The German system of higher education is deeply rooted in the 19th century. It is based on the Humboldt ideal of an independent research institution. With the ascent of the German language in the 19th century one doesn’t have to search for long to find many indicators for internationalisation of science – and of German science in particular – in that period. At the end of the 19th century more than 50% of all quotations in US-periodicals were in German (Ammon 1999:46), still in the 20ies of the 20th century more than 50% of the quoted literature in publications of chemistry was referring to German, another 10% to French and about 15% to English. (Ammon in: Hoberg 2002:140). The renewed “De-internationalisation” of higher education and science was thus rather an effect of world war II and the reciprocal boycott of British, French and German science during the war followed by the disregard of “eastern” respectively “western” science in the cold war period. Nevertheless the German academic exchange service DAAD was re-founded just a few years after the war in 1950 and almost all German universities have had since the late 50ies, beginning of the 60ies an International Office (Akademisches Auslandsamt, AAA). Latest since the end 60ies internationalisation took a new upswing. Thus, what’s new about internationalisation?

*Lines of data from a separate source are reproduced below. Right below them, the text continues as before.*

## src/rtl/pt_pkg.sv

```systemverilog
package pt_pkg;

    // Fault cause codes presented on fault_cause
    typedef enum logic [1:0] {
        CAUSE_NONE        = 2'b00,
        CAUSE_NOT_PRESENT = 2'b01,
        CAUSE_PROTECT     = 2'b10
    } fault_cause_e;

    // Controller states
    typedef enum logic [2:0] {
        ST_IDLE  = 3'd0,
        ST_ISSUE = 3'd1,
        ST_WAIT  = 3'd2,
        ST_DONE  = 3'd3,
        ST_FAULT = 3'd4
    } xlat_state_e;

endpackage

```

## src/rtl/pt_gen_counter.sv

```systemverilog
module pt_gen_counter #(
    parameter int GEN_W = 4
) (
    input  logic             clk,
    input  logic             rst_n,
    input  logic             flush,
    output logic [GEN_W-1:0] gen
);

    logic [GEN_W-1:0] gen_q;

    always_ff @(posedge clk or negedge rst_n) begin
        if (!rst_n) begin
            gen_q <= '0;
        end else if (flush) begin
            gen_q <= gen_q + 1'b1;
        end
    end

    assign gen = gen_q;

    AST_GEN_STEP: assert property (@(posedge clk) disable iff (!rst_n)
        flush |=> gen == $past(gen) + 1'b1);
    AST_GEN_STILL: assert property (@(posedge clk) disable iff (!rst_n)
        !flush |=> $stable(gen));

endmodule

```

## src/rtl/pt_va_split.sv

```systemverilog
module pt_va_split #(
    parameter int VA_W   = 32,
    parameter int OFF_W  = 12,
    parameter int ADDR_W = 32
) (
    input  logic [VA_W-1:0]       va,
    input  logic [ADDR_W-1:0]     pt_base,
    output logic [VA_W-OFF_W-1:0] vpn,
    output logic [OFF_W-1:0]      offset,
    output logic [ADDR_W-1:0]     pte_addr
);

    localparam int VPN_W = VA_W - OFF_W;
    localparam int PAD_W = ADDR_W - VPN_W - 2;

    assign vpn      = va[VA_W-1:OFF_W];
    assign offset   = va[OFF_W-1:0];
    // Four bytes per entry
    assign pte_addr = pt_base + {{PAD_W{1'b0}}, vpn, 2'b00};

endmodule

```

## src/rtl/pt_pte_decode.sv

```systemverilog
module pt_pte_decode
    import pt_pkg::*;
#(
    parameter int PTE_W = 32,
    parameter int PPN_W = 2,
    parameter int GEN_W = 4
) (
    input  logic [PTE_W-1:0] pte,
    input  logic [GEN_W-1:0] cur_gen,
    input  logic             is_write,
    output fault_cause_e     verdict,
    output logic [PPN_W-1:0] ppn
);

    localparam int PRESENT_BIT = 0;
    localparam int WRITE_BIT   = 1;
    localparam int PPN_LSB     = 2;
    localparam int GEN_LSB     = PPN_LSB + PPN_W;

    logic             present;
    logic             writable;
    logic [GEN_W-1:0] tag;

    always_comb begin
        present  = pte[PRESENT_BIT];
        writable = pte[WRITE_BIT];
        tag      = pte[GEN_LSB +: GEN_W];
        ppn      = pte[PPN_LSB +: PPN_W];
        if (!present || (tag != cur_gen)) begin
            verdict = CAUSE_NOT_PRESENT;
        end else if (is_write && !writable) begin
            verdict = CAUSE_PROTECT;
        end else begin
            verdict = CAUSE_NONE;
        end
    end

endmodule

```

## src/rtl/pt_translator.sv

```systemverilog
module pt_translator
    import pt_pkg::*;
#(
    parameter int VA_W   = 32,
    parameter int OFF_W  = 12,
    parameter int PA_W   = 14,
    parameter int PTE_W  = 32,
    parameter int ADDR_W = 32,
    parameter int GEN_W  = 4
) (
    input  logic                    clk,
    input  logic                    rst_n,
    input  logic                    flush,
    input  logic [ADDR_W-1:0]       pt_base,
    input  logic                    req,
    input  logic [VA_W-1:0]         va,
    input  logic                    wr,
    output logic                    done,
    output logic [PA_W-1:0]         pa,
    output logic                    fault,
    output logic [1:0]              fault_cause,
    output logic [VA_W-OFF_W-1:0]   fault_vpn,
    output logic                    mem_rd_valid,
    output logic [ADDR_W-1:0]       mem_rd_addr,
    input  logic                    mem_rd_ready,
    input  logic                    mem_rsp_valid,
    input  logic [PTE_W-1:0]        mem_rsp_data
);

    localparam int VPN_W = VA_W - OFF_W;
    localparam int PPN_W = PA_W - OFF_W;

    xlat_state_e state_q, state_d;

    logic [VPN_W-1:0]  vpn_w;
    logic [OFF_W-1:0]  off_w;
    logic [ADDR_W-1:0] addr_w;
    logic [GEN_W-1:0]  gen_w;
    fault_cause_e      verdict_w;
    logic [PPN_W-1:0]  ppn_w;

    logic [VPN_W-1:0]  vpn_q;
    logic [OFF_W-1:0]  off_q;
    logic [ADDR_W-1:0] addr_q;
    logic              wr_q;
    logic [PA_W-1:0]   pa_q;
    fault_cause_e      cause_q;

    logic take_req;
    logic rsp_seen;

    pt_va_split #(
        .VA_W   (VA_W),
        .OFF_W  (OFF_W),
        .ADDR_W (ADDR_W)
    ) u_split (
        .va       (va),
        .pt_base  (pt_base),
        .vpn      (vpn_w),
        .offset   (off_w),
        .pte_addr (addr_w)
    );

    pt_gen_counter #(
        .GEN_W (GEN_W)
    ) u_gen (
        .clk   (clk),
        .rst_n (rst_n),
        .flush (flush),
        .gen   (gen_w)
    );

    pt_pte_decode #(
        .PTE_W (PTE_W),
        .PPN_W (PPN_W),
        .GEN_W (GEN_W)
    ) u_decode (
        .pte      (mem_rsp_data),
        .cur_gen  (gen_w),
        .is_write (wr_q),
        .verdict  (verdict_w),
        .ppn      (ppn_w)
    );

    assign take_req = (state_q == ST_IDLE) && req;
    assign rsp_seen = (state_q == ST_WAIT) && mem_rsp_valid;

    // State register
    always_ff @(posedge clk or negedge rst_n) begin
        if (!rst_n) begin
            state_q <= ST_IDLE;
        end else begin
            state_q <= state_d;
        end
    end

    // Next-state logic
    always_comb begin
        state_d = state_q;
        unique case (state_q)
            ST_IDLE: begin
                if (req) state_d = ST_ISSUE;
            end
            ST_ISSUE: begin
                if (mem_rd_ready) state_d = ST_WAIT;
            end
            ST_WAIT: begin
                if (mem_rsp_valid) begin
                    state_d = (verdict_w == CAUSE_NONE) ? ST_DONE : ST_FAULT;
                end
            end
            ST_DONE: begin
                if (!req) state_d = ST_IDLE;
            end
            ST_FAULT: begin
                if (!req) state_d = ST_IDLE;
            end
            default: state_d = ST_IDLE;
        endcase
    end

    // Request capture and result registers
    always_ff @(posedge clk or negedge rst_n) begin
        if (!rst_n) begin
            vpn_q   <= '0;
            off_q   <= '0;
            addr_q  <= '0;
            wr_q    <= 1'b0;
            pa_q    <= '0;
            cause_q <= CAUSE_NONE;
        end else begin
            if (take_req) begin
                vpn_q  <= vpn_w;
                off_q  <= off_w;
                addr_q <= addr_w;
                wr_q   <= wr;
            end
            if (rsp_seen) begin
                cause_q <= verdict_w;
                pa_q    <= (verdict_w == CAUSE_NONE) ? {ppn_w, off_q} : '0;
            end
        end
    end

    // Outputs decoded from state
    always_comb begin
        done         = 1'b0;
        fault        = 1'b0;
        pa           = '0;
        fault_cause  = CAUSE_NONE;
        fault_vpn    = '0;
        mem_rd_valid = 1'b0;
        mem_rd_addr  = '0;
        unique case (state_q)
            ST_IDLE: begin
            end
            ST_ISSUE: begin
                mem_rd_valid = 1'b1;
                mem_rd_addr  = addr_q;
            end
            ST_WAIT: begin
            end
            ST_DONE: begin
                done = 1'b1;
                pa   = pa_q;
            end
            ST_FAULT: begin
                fault       = 1'b1;
                fault_cause = cause_q;
                fault_vpn   = vpn_q;
            end
            default: begin
            end
        endcase
    end

    AST_RESULT_ONEHOT: assert property (@(posedge clk) disable iff (!rst_n)
        !(done && fault));
    AST_FAULT_CAUSE: assert property (@(posedge clk) disable iff (!rst_n)
        fault |-> (fault_cause != 2'b00) && (pa == '0));
    AST_RD_HOLD: assert property (@(posedge clk) disable iff (!rst_n)
        (mem_rd_valid && !mem_rd_ready) |=> mem_rd_valid && $stable(mem_rd_addr));
    AST_NO_RD_WITH_RESULT: assert property (@(posedge clk) disable iff (!rst_n)
        (done || fault) |-> !mem_rd_valid);
    AST_RESULT_HOLD: assert property (@(posedge clk) disable iff (!rst_n)
        ((done || fault) && req) |=> $stable(done) && $stable(fault) && $stable(pa)
                                   && $stable(fault_cause) && $stable(fault_vpn));
    AST_RELEASE: assert property (@(posedge clk) disable iff (!rst_n)
        ((done || fault) && !req) |=> !done && !fault);
    AST_RESULT_AFTER_RSP: assert property (@(posedge clk) disable iff (!rst_n)
        (state_q == ST_WAIT && mem_rsp_valid) |=> (done || fault));

endmodule

```

## config.mk

```make
export PLATFORM = sky130hd
export DESIGN_NAME = pt_translator
export DESIGN_NICKNAME = d
export VERILOG_FILES = /design/src/rtl/pt_pkg.sv /design/src/rtl/pt_gen_counter.sv /design/src/rtl/pt_va_split.sv /design/src/rtl/pt_pte_decode.sv /design/src/rtl/pt_translator.sv
export SDC_FILE = /design/constraint.sdc
export NUM_CORES = 1
export LEC_CHECK = 0
export ABC_CLOCK_PERIOD_IN_PS = 1600
export BUFFER_PORTS_ARGS = -buffer_cell sky130_fd_sc_hd__buf_2
export CAP_MARGIN = 30
export CORE_MARGIN = 2
export CORE_UTILIZATION = 46
export CTS_CLUSTER_SIZE = 28
export DETAILED_ROUTE_END_ITERATION = 6
export GPL_ROUTABILITY_DRIVEN = 0
export PLACE_DENSITY = 0.77
export RECOVER_POWER = 50
export SLEW_MARGIN = 0
export SYNTH_ARGS = -nofsm -noshare
export SYNTH_HDL_FRONTEND = slang
export SYNTH_SLANG_ARGS = --single-unit
export TNS_END_PERCENT = 30
```

## constraint.sdc

```tcl
create_clock -name clk -period 1.6 [get_ports clk]
set_input_delay 0 -clock clk [delete_from_list [all_inputs] [get_ports clk]]
set_output_delay 0 -clock clk [all_outputs]
set_load 0.005 [all_outputs]
```

==> impl_metrics.env, run 1 <==
export IMPL_cts_root_buf="clkbuf_8"
export IMPL_ios=174
export IMPL_grt_pass1_wl_mm=24.36
export IMPL_drive_gt1_share_pct=37.70
export IMPL_core_region_area_sq_mm=0.01089
export IMPL_track_usage_pct=25.84
export IMPL_drt_drc_violations_left=0
export IMPL_cts_max_level=3
export IMPL_synthCells=612
export IMPL_ys_warn_count=0
export IMPL_nFillCells=746
export IMPL_start_util_pct=47.33
export IMPL_switching_share_pct=37.04
export IMPL_final_common_cell="nand2_1"
export IMPL_hold_viol=0
export IMPL_grt_overflow=0
export IMPL_synthArstFlopShare_pct=100.0
export IMPL_synth_edf_count=0
export IMPL_ys_types=56
export IMPL_final_cell_mix="nand2_1 (182), buf_2 (108), dfrtp_1 (88), buf_4 (69), buf_6 (51)"
export IMPL_synth_seq_cells=88
export IMPL_grt_max_degree=46
export IMPL_clock_skew_ns=0.01598
export IMPL_crit_top_cell="buf_6"
export IMPL_path_max_fanout=8
export IMPL_slowest_delay_ns=0.37
export IMPL_cts_buffers=9
export IMPL_reg2reg_depth=8
export IMPL_clock_sinks=88
export IMPL_synth_ff_type="dfrtp_1"
export IMPL_hold_end="addr_q[22]"
export IMPL_path_buf_inv=5
export IMPL_hold_slack_ns=0.01289
export IMPL_layout_nets=1006
export IMPL_hp_start="pt_base[22]"
export IMPL_rrSetupSlack_ns=0.03
export IMPL_p_switching_w=0.004065
export IMPL_rsz0062_at_grt="true"
export IMPL_path_cells="buf_6, clkinvlp_4, nor3_4, buf_6, clkbuf_16, and2_4, buf_6"
export IMPL_dpl_hpwl_mm=10.52
export IMPL_vias=5496
export IMPL_grt_pass1_vias=5449
export IMPL_setup_viol=73
export IMPL_postRouteAntennaNets=0
export IMPL_die_width_um=109.8
export IMPL_worstMarginPinSlew_ns=0.9042
export IMPL_critPathTopFamily="buffers and inverters"
export IMPL_p_leak_nw=4.037
export IMPL_clockBufferDepth=2
export IMPL_syn_to_final_growth_pct=56.76
export IMPL_syn_nets=737
export IMPL_slowest_stage="dfrtp_1"
export IMPL_finalCritPeriodShare_pct=113.2
export IMPL_rows=38
export IMPL_rr_startpoint="state_q[0]"
export IMPL_cp_arrival_ns=1.81
export IMPL_drv_cap=0
export IMPL_hold_path_class="input port to flip-flop"
export IMPL_power_density_mw_per_mm2=1358
export IMPL_io_buffers=149
export IMPL_slew_headroom_pct=39.72
export IMPL_power_share_clock_pct=16.8
export IMPL_worstSetupEndpointType="primary output"
export IMPL_worstHoldPathCells=3
export IMPL_combinationalPowerShare_pct=49.6
export IMPL_die_area_sq_mm=0.01207
export IMPL_cp_required_ns=1.60
export IMPL_drtPass1Iterations=5
export IMPL_max_clock_freq_mhz=552.0
export IMPL_slew_viol_final=0
export IMPL_avgSynthCellArea_sq_um=8.421
export IMPL_irDropWorstVdd_mv=0.6353
export IMPL_period_needed_ns=1.812
export IMPL_status="complete, but fails checks"
export IMPL_wl_per_cell_um=16.48
export IMPL_die_h_um=109.8
export IMPL_worstSetupPathType="flip-flop to primary output"
export IMPL_failed_checks="negative setup slack"
export IMPL_p_int_w=0.006909
export IMPL_clk_pin_slew_ns=0.10
export IMPL_vias_per_cell=5.352
export IMPL_post_place_ws_ns=-0.6376
export IMPL_seqPwrFrac_pct=33.6
export IMPL_start_kind="flip-flop"
export IMPL_fin_ws_ns=-0.2115
export IMPL_multi_input_area_sq_mm=0.003127
export IMPL_regArea_sq_mm=0.002202
export IMPL_ys_seq_area_share_pct=42.73
export IMPL_antenna_found_initial=1
export IMPL_drt_iter0_drc=411
export IMPL_rr_endpoint="state_q[0]"
export IMPL_syn_area_sq_mm=0.005154
export IMPL_cts_tree="done"
export IMPL_drt_wl_total_mm=16.93
export IMPL_clkLatencyLatePin_ns=0.37
repair_timing:
| action | 4_1_cts | 5_1_grt |
|---|---|---|
| buffers inserted | 9 | 9 |
| cloned | 3 | 2 |
| pin swaps | 19 | 39 |
| gates resized for setup | 38 | 100 |
| setup endpoints to repair | 91 | 115 |
| hold endpoints to repair | 123 | 0 |
| hold buffers | 48 | 0 |
worst register-to-register path: cells and delay by family, from the launching register on:
kind                   cells  cell delay, ns
AO/OA/AOI/OAI              2            0.36
buffers and inverters      4            0.52
flip-flops                 1            0.40
AND/OR/NAND/NOR            2            0.19
worst max path at each step:
stage | endpoint | depth (start not counted) | start
6_report | mem_rd_addr[31] | 7 | state_q[0]
5_1_grt | mem_rd_addr[30] | 7 | state_q[0]
4_1_cts | addr_q[26] | 11 | va[12]
3_5_place_dp | addr_q[26] | 11 | va[12]
3_3_place_gp | addr_q[26] | 11 | pt_base[2]
2_1_floorplan | addr_q[26] | 10 | pt_base[2]
state kept, by name (all words and copies together), names as in the netlist:
| name | cells |
|---|---|
| u_gen.gen | 4 |
| wr_q | 1 |
| off_q | 12 |
| pa_q | 14 |
| vpn_q | 20 |
| addr_q | 32 |
| state_q | 3 |
| cause_q | 2 |
Yosys cell counts (4+ instances only):
| master | number | area, sq um |
|---|---|---|
| nand2_1 | 183 | 686.9 |
| dfrtp_1 | 88 | 2202 |
| and2_1 | 74 | 462.9 |
| o21ai_0 | 51 | 255.2 |
| clkbuf_1 | 29 | 108.9 |
| a21oi_1 | 22 | 110.1 |
| ha_1 | 21 | 262.8 |
| xor2_1 | 17 | 148.9 |
| nor2_1 | 13 | 48.80 |
| xnor2_1 | 12 | 105.1 |
| nor3_1 | 9 | 45.04 |
| a21o_1 | 8 | 60.06 |
| and3_1 | 7 | 43.79 |
| inv_1 | 5 | 18.77 |
| nand3_1 | 5 | 25.02 |
| o21a_1 | 5 | 37.54 |
| nand4_1 | 4 | 25.02 |
stage by stage:
stage | util (%) | power, W | instance area [sq um] | setup TNS, ns | std cells
after floorplan | - | 0.005777 | 5202 | -1.446 | 612
after global placement | 60.70 | 0.007215 | 6609 | -8.100 | 942
after detailed placement | 60.70 | 0.007431 | 6609 | -9.057 | 942
after CTS | 69.96 | 0.009930 | 7617 | -5.761 | 1017
after global routing | 74.20 | 0.01166 | 8079 | -15.65 | 1027
final | 74.20 | 0.01097 | 8079 | -8.975 | 1027
power groups by stage:
| stage | Clock [W] | Combinational (W) | Sequential [W] |
|---|---|---|---|
| 2_1_floorplan | 0 | 0.00228 | 0.00350 |
| 6_report | 0.00185 | 0.00544 | 0.00368 |
| 5_1_grt | 0.00195 | 0.00593 | 0.00378 |
| 3_3_place_gp | 0 | 0.00360 | 0.00361 |
| 3_5_place_dp | 0 | 0.00378 | 0.00365 |
| 4_1_cts | 0.00186 | 0.00444 | 0.00363 |
layout make-up:
cell class	instances	area share, %
diodes	1	0.03097
clock buffers	10	1.704
clock inverters	6	1.177
inverters	5	0.2788
multi-input cells	489	38.70
flip-flops and latches	88	27.26
well taps	140	2.168
repair buffers	288	28.68
metal layers:
layer	GRT usage, %	wire length [um]	vias to the layer above
li1	-	-	2605
met1	30.88	6740	2639
met2	45.75	8867	214
met3	4.327	964	38
met4	10.67	355	0
met5	0	0	-
cells by family after synthesis:
group / after synthesis / share of synthesized area (%)
multiplexers: 4 / 0.8012
buffers and inverters: 35 / 2.573
flip-flops: 88 / 42.73
XOR/XNOR: 29 / 4.928
AND/OR/NAND/NOR: 316 / 28.99
AO/OA/AOI/OAI: 118 / 14.49
adder cells (fa/ha/maj): 22 / 5.487
(Power assumes the default switching activity.)
==> inputs of run 2 (changes only) <==
--- a/config.mk
+++ b/config.mk
@@ -5,15 +5,16 @@
 export SDC_FILE = /design/constraint.sdc
 export NUM_CORES = 1
 export LEC_CHECK = 0
-export ABC_CLOCK_PERIOD_IN_PS = 1600
+export ABC_CLOCK_PERIOD_IN_PS = 1900
 export BUFFER_PORTS_ARGS = -buffer_cell sky130_fd_sc_hd__buf_2
 export CAP_MARGIN = 30
 export CORE_MARGIN = 2
-export CORE_UTILIZATION = 46
+export CORE_UTILIZATION = 51
 export CTS_CLUSTER_SIZE = 28
 export DETAILED_ROUTE_END_ITERATION = 6
 export GPL_ROUTABILITY_DRIVEN = 0
-export PLACE_DENSITY = 0.77
+export GPL_TIMING_DRIVEN = 0
+export PLACE_DENSITY = 0.81
 export RECOVER_POWER = 50
 export SLEW_MARGIN = 0
 export SYNTH_ARGS = -nofsm -noshare
==> constraint.sdc (replaced) <==
create_clock -name clk -period 1.9 [get_ports clk]
set_input_delay 0 -clock clk [delete_from_list [all_inputs] [get_ports clk]]
set_output_delay 0 -clock clk [all_outputs]
set_load 0.005 [all_outputs]
==> impl_metrics.env, run 2 (synthesized netlist as in run 1, its figures left out) <==
export IMPL_worstSetupPathType="input port to flip-flop"
export IMPL_slew_viol_final=0
export IMPL_setup_viol=3
export IMPL_dpl_hpwl_mm=10.37
export IMPL_cp_arrival_ns=2.20
export IMPL_clock_skew_ns=0.01114
export IMPL_crit_cells=12
export IMPL_die_area_sq_mm=0.01093
export IMPL_layout_nets=949
export IMPL_critPathTopFamily="compound AO/OA/AOI/OAI gates"
export IMPL_period_needed_ns=1.952
export IMPL_rsz0062_at_grt="true"
export IMPL_largest_register_ffs=32
export IMPL_failed_checks="negative setup slack"
export IMPL_vias=5190
export IMPL_drt_wl_total_mm=14.86
export IMPL_power_w=0.007634
export IMPL_hold_viol=0
export IMPL_slew_headroom_pct=20.17
export IMPL_cp_required_ns=2.15
export IMPL_core_region_area_sq_mm=0.009774
export IMPL_clockBufferDepth=2
export IMPL_top_regs="addr_q x32, vpn_q x20, pa_q x14"
export IMPL_drt_iter0_drc=244
export IMPL_final_core_utilization_pct=71.12
export IMPL_top_register="addr_q"
export IMPL_status="complete, but fails checks"
export IMPL_slowest_stage="a2111oi_4"
export IMPL_path_cells="buf_8, ha_4, inv_2, fa_2, and2b_1, o2111ai_2, a21oi_2, nor3b_4, a2111oi_4, buf_4, mux2i_1, or2_1"
export IMPL_final_common_cell="nand2_1"
export IMPL_wl_per_cell_um=15.44
export IMPL_clk_pin_slew_ns=0.09
export IMPL_rows=36
export IMPL_hold_path_class="input port to flip-flop"
export IMPL_cts_tree="done"
export IMPL_ios=174
export IMPL_drive_gt1_share_pct=26.42
export IMPL_path_buf_inv=3
export IMPL_worstMarginPinSlew_ns=1.197
export IMPL_cts_max_level=3
export IMPL_die_h_um=104.5
export IMPL_grt_max_degree=69
export IMPL_start_kind="input port"
export IMPL_max_clock_freq_mhz=512.2
export IMPL_clock_sinks=88
export IMPL_reg2reg_depth=6
export IMPL_drv_cap=0
export IMPL_drtPass1Iterations=5
export IMPL_p_leak_nw=3.558
export IMPL_antenna_cells=0
export IMPL_antenna_found_initial=0
export IMPL_die_width_um=104.5
export IMPL_clkLatencyLatePin_ns=0.36
export IMPL_hold_slack_ns=0.02009
export IMPL_io_buffers=149
export IMPL_finalCritPeriodShare_pct=102.8
export IMPL_slowest_delay_ns=0.35
export IMPL_vias_per_cell=5.395
export IMPL_postRouteAntennaNets=0
export IMPL_worstSetupEndpointType="flip-flop"
export IMPL_power_density_mw_per_mm2=1098
export IMPL_fin_ws_ns=-0.05239
export IMPL_drt_drc_violations_left=0
export IMPL_cts_root_buf="clkbuf_8"
export IMPL_cts_buffers=9
export IMPL_worstHoldPathCells=3
export IMPL_grt_pass1_vias=5158
export IMPL_track_usage_pct=26.93
export IMPL_grt_overflow=0
export IMPL_grt_pass1_wl_mm=23.70
export IMPL_syn_to_final_growth_pct=34.89
export IMPL_path_max_fanout=3
export IMPL_start_util_pct=52.73
export IMPL_final_cell_mix="nand2_1 (182), buf_2 (149), dfrtp_1 (85), and2_1 (74), o21ai_0 (51)"
export IMPL_irDropWorstVdd_mv=0.4939
run 2: where the power goes:
| part | internal [W] | switching (W) |
|---|---|---|
| Combinational | 0.00136 | 0.00180 |
| Clock | 0.000651 | 0.000704 |
| Sequential | 0.00265 | 0.000464 |
run 2: path summary, 6_finish.rpt:
check                           slack, ns         end   startpoint
max in group asynchronous            0.31  state_q[2]        rst_n
worst max-delay path                -0.05  addr_q[26]       va[12]
worst min register to register       0.47    vpn_q[6]     vpn_q[6]
worst max register to register       0.03  addr_q[31]   state_q[0]
worst min-delay path                 0.02  addr_q[22]  pt_base[22]
min in group asynchronous            0.40   addr_q[1]        rst_n
run 2: what timing repair did:
| action | in CTS | in global routing |
|---|---|---|
| endpoints found under the hold margin | 136 | 0 |
| endpoints found under the setup margin | 140 | 115 |
| gates resized for setup | 27 | 24 |
| pin swaps | 0 | 9 |
| buffers inserted | 0 | 8 |
| hold buffers | 47 | 0 |
run 2: area by class of cell:
class                      count  area (sq um)
fill                         780          2823
inverter                       5         18.77
sequential                    88          2206
tap                          133         166.4
multi-input combinational    489          2922
timing repair buffer         205          1303
clock inverter                 6         66.31
clock buffer                  10         137.6
buffer                        26         132.6
run 2: routing by layer:
| metal | global-route usage (%) | share of wire, % | vias to the layer above |
|---|---|---|---|
| li1 | - | - | 2482 |
| met1 | 33.67 | 41 | 2432 |
| met2 | 45.56 | 49 | 228 |
| met3 | 5.013 | 6.5 | 48 |
| met4 | 11.58 | 3.3 | 0 |
| met5 | 0 | 0 | - |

The interpretation of the term “internationalisation” Knight refers to is indeed a fairly new one, altering the aim of internationalisation from a rather implicit objective of universities and science to an explicit, strategy-bound goal. Internationalisation is no longer a purpose of science in itself, that is referring to the universality of “university”, but it is following economical and political guidelines with institutions of HE as suppliers of a certain good.
Enders characterises the present role of institutions of higher education as “multi-purpose or multiproduct institutions” (2002:2) that have certain functions in society. They “contribute to the generation and transmission of ideology, the selection and formation of elites, the social development and educational upgrading of societies, the production and application of knowledge and the training of the highly skilled labour force” (Enders 2002:2). Merely all these functions depend on the one base function already included above: The production and distribution of knowledge.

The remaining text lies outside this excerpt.